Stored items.
Context: an optimization exercise on an open-source flow, tuned for small area. The choices shown serve that exercise and are no tape-out recipe. Only simulation tests tie the RTL to the original design; equivalence was not proved.

## flow/design.v (module list and top-level ports; edited modules follow where they fit)
// module Cordic: 5144 lines
// module FA: 6 lines
// module XO: 5 lines
// module HA: 6 lines
module Cordic(clk,rst,phase_step,xin,yin,xout,yout);
  // ...
==> flow/run.sh <==
#!/bin/bash
# synth_recipe.tcl (not shown) runs the flow's synth.tcl, then flattens the netlist and writes it again
# the make line also repeats each setting of config.mk as NAME=value (left out here)
make -C /OpenROAD-flow-scripts/flow DESIGN_CONFIG=/design/flow/config.mk WORK_HOME=/design/flow/orfs CLKGATE_MAP_FILE= SYNTH_SCRIPT=/design/flow/synth_recipe.tcl finish
==> flow/config.mk <==
export PLATFORM = sky130hd
export DESIGN_NAME = Cordic
export DESIGN_NICKNAME = Cordic
export VERILOG_FILES = /design/flow/design.v
export SDC_FILE = /design/flow/constraint.sdc
export NUM_CORES = 4
export LEC_CHECK = 0
export CAP_MARGIN = 20
export CORE_MARGIN = 2
export CORE_UTILIZATION = 70
export CTS_CLUSTER_DIAMETER = 100
export CTS_CLUSTER_SIZE = 30
export SLEW_MARGIN = 20
export SYNTH_HIERARCHICAL = 1
export SYNTH_MINIMUM_KEEP_SIZE = 0
==> flow/constraint.sdc <==
create_clock -name core_clock -period 5.0 [get_ports {clk}]
set_input_delay 1.0000 -clock core_clock [delete_from_list [all_inputs] [get_ports {clk}]]
set_output_delay 1.0000 -clock core_clock [all_outputs]
set_load 0.01 [all_outputs]
==> impl_metrics.csv, run 1 <==
group,metric,value,unit
synthesis,synth_top_area_share,38.63,%
global_route,grt_pass1_vias,45340,
layout,nFillCells,7101,
clock_tree,post-cts-setup-buffers,1,
floorplanning,tap_cells,1380,
sta,finalSetupTns,0,ps
sta,clock.fmax,204.8,MHz
synthesis,synth-edff-count,0,
layout,final_cell_mix,"dfxtp_1, xor2_1, fa_1",
synthesis,ys_seq_area_share,38.63,%
layout,clk_share,1.861,%
critical_path,endpoint,"Y15[18]",
sta,setup_violations,0,
sta,timing.hold.ws,324.5,ps
layout,multi_input_area_share,55.69,%
layout,layout_commonest_cell,"dfxtp_1",
routing,drt_wl_total,139.0,mm
sta,rsz0062_at_grt,"true",
routing,drtIter0Drc,2673,
layout,stdcell_area,78670,um2
routing,dr_wl_met3,5.402,mm
layout,largest_reg_flops,32,
layout,seq_area,28330,um2
floorplanning,die-area,107100,um2
routing,highest_layer,"met4",
critical_path,crit_top_cell,"fa_1",
critical_path,reg2reg_from,"Z14[17]",
critical_path,critical_path_required,5620,ps
layout,multi_input_area,43810,um2
run_status,status,"no timing/DRC/antenna violations",
sta,worst_pin_slew,861.7,ps
synthesis,ys_async_sr_fraction,0,%
layout,num-multi-input-gates,4425,
sta,slew_violations,0,
routing,drt_pass1_iterations,6,
global_route,grt_max_degree,65,
sta,finalHoldViolCount,0,
min_path,min-delay-start,"Z0[11]",
synthesis,synth_top_family_by_area,"adder cells",
synthesis,ys_seq_elements,1412,
==> inputs of run 2 (changes only) <==
--- a/flow/config.mk
+++ b/flow/config.mk
@@ -9,6 +9,6 @@
 export CORE_MARGIN = 2
 export CORE_UTILIZATION = 70
-export CTS_CLUSTER_DIAMETER = 100
-export CTS_CLUSTER_SIZE = 30
+export CTS_CLUSTER_DIAMETER = 80
+export CTS_CLUSTER_SIZE = 25
 export SLEW_MARGIN = 20
 export SYNTH_HIERARCHICAL = 1
==> run 2 against run 1 <==
Still clean. First-iteration DRC count grew 0.86%. Non-clock buffer count is 1 higher. Register-to-register slack better by 20 ps. Synthesized cell count stayed put.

Task prompt. Where a line above holds the string "make", show that line.

Solution below.
# the make line also repeats each setting of config.mk as NAME=value (left out here)
make -C /OpenROAD-flow-scripts/flow DESIGN_CONFIG=/design/flow/config.mk WORK_HOME=/design/flow/orfs CLKGATE_MAP_FILE= SYNTH_SCRIPT=/design/flow/synth_recipe.tcl finish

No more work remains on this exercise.